That quantization erodes the performance of large language models is hardly news. But results freshly published by a research team at the Chinese University of Hong Kong zoom in on an effect rarely discussed: cutting precision leaves encyclopedic knowledge nearly intact, while it systematically destroys agentic capabilities. For anyone managing self-hosted infrastructure, that difference rewrites the trade-off calculus entirely.

The team, which runs a small university HPC cluster, subjected the various quantized versions of Qwen 3.6 to two canonical benchmarks: GPQA Diamond for knowledge, and Terminal‑Bench 2 for agentic use. The former measures the ability to answer specialized questions (physics, chemistry, biology); the latter assesses the capacity to complete complex tasks in simulated environments, from terminal usage to multi‑step planning. The charts posted on the lab’s website speak clearly: GPQA stays flat, with negligible variation across lower‑precision formats. Terminal‑Bench 2, in contrast, plunges when one drops below FP8 representations, marking a sharp performance regression.

It is not only a matter of absolute scores. The team observed a notable gap compared to the official figures released by the model’s vendor for FP8 precision. The hypothesis is that the discrepancy arises from the timeout setting: the Harbor benchmark used by the university applies variable timeouts ranging from 10 minutes to one hour depending on the task, while Qwen’s official tests used a flat three‑hour timeout. In agentic tasks, where the model must reason through successive steps, a tighter time limit further penalizes the quantized versions, already slowed by lower computational precision. This is a critical point: in on‑premise practice, where job schedules are often constrained to tight time windows to share resources among multiple users, timeout becomes a non‑trivial design variable.

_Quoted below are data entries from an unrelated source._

<file path="config.mk">
export PLATFORM = sky130hd
export DESIGN_NAME = spi_master_ctrl
export DESIGN_NICKNAME = d
export VERILOG_FILES = /design/src/rtl/spi_master_ctrl.sv
export SDC_FILE = /design/constraint.sdc
export NUM_CORES = 1
export LEC_CHECK = 0
export CAP_MARGIN = 20
export CELL_PAD_IN_SITES_DETAIL_PLACEMENT = 2
export CELL_PAD_IN_SITES_GLOBAL_PLACEMENT = 2
export CORE_UTILIZATION = 36
export DETAILED_ROUTE_END_ITERATION = 8
export PLACE_DENSITY = 0.78
export SLEW_MARGIN = 25
export SYNTH_ARGS = -nofsm -noshare
export SYNTH_HDL_FRONTEND = slang
export SYNTH_SLANG_ARGS = --single-unit
</file>
<file path="constraint.sdc">
create_clock -name clk -period 3.5 [get_ports clk]
set_input_delay 0.7 -clock clk [delete_from_list [all_inputs] [get_ports clk]]
set_output_delay 0.7 -clock clk [all_outputs]
set_load 0.05 [all_outputs]
</file>
<file path="src/rtl/spi_master_ctrl.sv">
// Host-side SPI master: takes one 10-bit command per handshake and frames it on SS_n/MOSI,
// one bit per clk, capturing an 8-bit MISO reply for read-data commands.
module spi_master_ctrl #(
  parameter int TAIL_CYC  = 2,
  parameter int RD_WAIT   = 2,
  parameter int DESEL_CYC = 1
) (
  input  logic       clk,
  input  logic       rst_n,
  input  logic       req_valid,
  output logic       req_ready,
  input  logic [1:0] req_op,
  input  logic [7:0] req_data,
  output logic       rsp_valid,
  output logic [7:0] rsp_data,
  output logic       busy,
  output logic       SS_n,
  output logic       MOSI,
  input  logic       MISO
);

  typedef enum logic [2:0] {
    IDLE,
    SELECT,
    SHIFT,
    TAIL,
    RD_WAIT_ST,
    CAPTURE,
    DESELECT
  } state_t;

  localparam logic [3:0] SHIFT_LAST = 4'd9;
  localparam logic [3:0] CAP_LAST   = 4'd7;
  localparam logic [3:0] TAIL_LAST  = 4'(TAIL_CYC - 1);
  localparam logic [3:0] WAIT_LAST  = 4'(RD_WAIT - 1);
  localparam logic [3:0] DESEL_LAST = 4'(DESEL_CYC - 1);

  state_t      state_q, state_d;
  logic [3:0]  cnt_q, cnt_d;
  logic [9:0]  word_q, word_d;
  logic        rd_q, rd_d;
  logic [7:0]  rx_q, rx_d;
  logic [7:0]  rsp_data_q, rsp_data_d;
  logic        rsp_valid_q, rsp_valid_d;
  logic        ss_n_q, ss_n_d;
  logic        mosi_q, mosi_d;
  logic        ready_q, ready_d;
  logic        busy_q, busy_d;

  // Handshake: a command transfers on a rising edge where req_valid and req_ready are both 1;
  // req_ready is high only in IDLE, so req_valid while busy is simply not observed.
  always_comb begin
    state_d     = state_q;
    cnt_d       = cnt_q + 4'd1;
    word_d      = word_q;
    rd_d        = rd_q;
    rx_d        = rx_q;
    rsp_data_d  = rsp_data_q;
    rsp_valid_d = 1'b0;
    ss_n_d      = 1'b0;
    mosi_d      = 1'b0;
    unique case (state_q)
      IDLE: begin
        cnt_d  = 4'd0;
        ss_n_d = 1'b1;
        if (req_valid && ready_q) begin
          state_d = SELECT;
          rd_d    = (req_op == 2'b11);
          word_d  = (req_op == 2'b11) ? {2'b11, 8'h00} : {req_op, req_data};
          ss_n_d  = 1'b0;
          mosi_d  = req_op[1];
        end
      end
      SELECT: begin
        state_d = SHIFT;
        cnt_d   = 4'd0;
        mosi_d  = word_q[9];
      end
      SHIFT: begin
        if (cnt_q == SHIFT_LAST) begin
          state_d = rd_q ? RD_WAIT_ST : TAIL;
          cnt_d   = 4'd0;
        end else begin
          // Bit 9 is already on the wire; expose the next bit and shift it into place.
          mosi_d = word_q[8];
          word_d = {word_q[8:0], 1'b0};
        end
      end
      TAIL: begin
        if (cnt_q == TAIL_LAST) begin
          state_d = DESELECT;
          cnt_d   = 4'd0;
          ss_n_d  = 1'b1;
        end
      end
      RD_WAIT_ST: begin
        if (cnt_q == WAIT_LAST) begin
          state_d = CAPTURE;
          cnt_d   = 4'd0;
        end
      end
      CAPTURE: begin
        rx_d = {rx_q[6:0], MISO};
        if (cnt_q == CAP_LAST) begin
          state_d     = DESELECT;
          cnt_d       = 4'd0;
          ss_n_d      = 1'b1;
          rsp_valid_d = 1'b1;
          rsp_data_d  = {rx_q[6:0], MISO};
        end
      end
      DESELECT: begin
        ss_n_d = 1'b1;
        if (cnt_q == DESEL_LAST) begin
          state_d = IDLE;
          cnt_d   = 4'd0;
        end
      end
      default: begin
        state_d = IDLE;
        cnt_d   = 4'd0;
        ss_n_d  = 1'b1;
      end
    endcase
    ready_d = (state_d == IDLE);
    busy_d  = (state_d != IDLE);
  end

  always_ff @(posedge clk or negedge rst_n) begin
    if (!rst_n) begin
      state_q     <= IDLE;
      cnt_q       <= 4'd0;
      word_q      <= 10'd0;
      rd_q        <= 1'b0;
      rx_q        <= 8'h00;
      rsp_data_q  <= 8'h00;
      rsp_valid_q <= 1'b0;
      ss_n_q      <= 1'b1;
      mosi_q      <= 1'b0;
      ready_q     <= 1'b1;
      busy_q      <= 1'b0;
    end else begin
      state_q     <= state_d;
      cnt_q       <= cnt_d;
      word_q      <= word_d;
      rd_q        <= rd_d;
      rx_q        <= rx_d;
      rsp_data_q  <= rsp_data_d;
      rsp_valid_q <= rsp_valid_d;
      ss_n_q      <= ss_n_d;
      mosi_q      <= mosi_d;
      ready_q     <= ready_d;
      busy_q      <= busy_d;
    end
  end

  assign req_ready = ready_q;
  assign busy      = busy_q;
  assign rsp_valid = rsp_valid_q;
  assign rsp_data  = rsp_data_q;
  assign SS_n      = ss_n_q;
  assign MOSI      = mosi_q;

endmodule
</file>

The repeatability of the tests adds further complexity. Comparing multiple runs of the same test, the researchers found wide fluctuation in the results. A lower‑precision quant can occasionally beat a higher‑precision version, if it happens to hit a particularly lucky execution. But on average, the agentic degradation remains stark. This stochastic behavior suggests that multi‑step planning tasks amplify the noise introduced by compression, making the model less reliable precisely when it needs coherence over long horizons.

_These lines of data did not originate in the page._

`config.mk`:
```
export PLATFORM = sky130hd
export DESIGN_NAME = carry_skip_add_arbiter
export DESIGN_NICKNAME = d
export VERILOG_FILES = /design/src/rtl/carry_skip_add_arbiter.sv
export SDC_FILE = /design/constraint.sdc
export NUM_CORES = 1
export LEC_CHECK = 0
export BUFFER_PORTS_ARGS = -buffer_cell sky130_fd_sc_hd__buf_2
export CORE_UTILIZATION = 50
export DETAILED_ROUTE_END_ITERATION = 8
export HOLD_SLACK_MARGIN = 0.06
export PLACE_DENSITY = 0.87
export SLEW_MARGIN = 15
export SYNTH_ARGS = -nofsm -noshare
export SYNTH_HDL_FRONTEND = slang
export SYNTH_SLANG_ARGS = --single-unit
export TNS_END_PERCENT = 5
```
`constraint.sdc`:
```
create_clock -name clk -period 8.76 [get_ports clk]
set_input_delay 1.752 -clock clk [delete_from_list [all_inputs] [get_ports clk]]
set_output_delay 1.752 -clock clk [all_outputs]
set_load 0.1 [all_outputs]
```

For organizations evaluating on‑premise deployment, these data rewrite the vocabulary of trade‑offs. Aggressively quantizing an LLM can look like the straight path to reduce TCO, containing hardware needs. But if the goal is to build autonomous agentic pipelines—assistants that execute actions, not just answer questions—then the tolerance for degradation is extremely low. “Crystallized” knowledge is the easiest resource to preserve, while executive planning ability breaks first. System architects for self‑hosted solutions thus face a fork: invest in more VRAM to keep higher precision, or accept that agentic tasks remain unreliable and perhaps delegate them to cloud‑hosted models, partially nullifying gains in sovereignty and control.

These findings also signal a structural trajectory. As the industry shifts attention from pure chatbots to autonomous agents, the pressure on compute infrastructure becomes more selective. Quantization techniques will remain indispensable for democratizing model access, but the knowledge‑action gap shows that the real differentiator will be less about “what a model knows” and more about “what it does.” For university and corporate data centers trying to keep pace with these developments, Hong Kong’s lab has turned on a beacon: before you quantize, ask not only what you want to know, but what you want to do.

The team is now applying the same benchmark suite to GLM‑5.2 quantizations, but the process—reads the note—is very slow. A detail that on its own tells how burdensome it is to empirically validate deployment choices, and how much remains to be dug under the surface of press‑release numbers.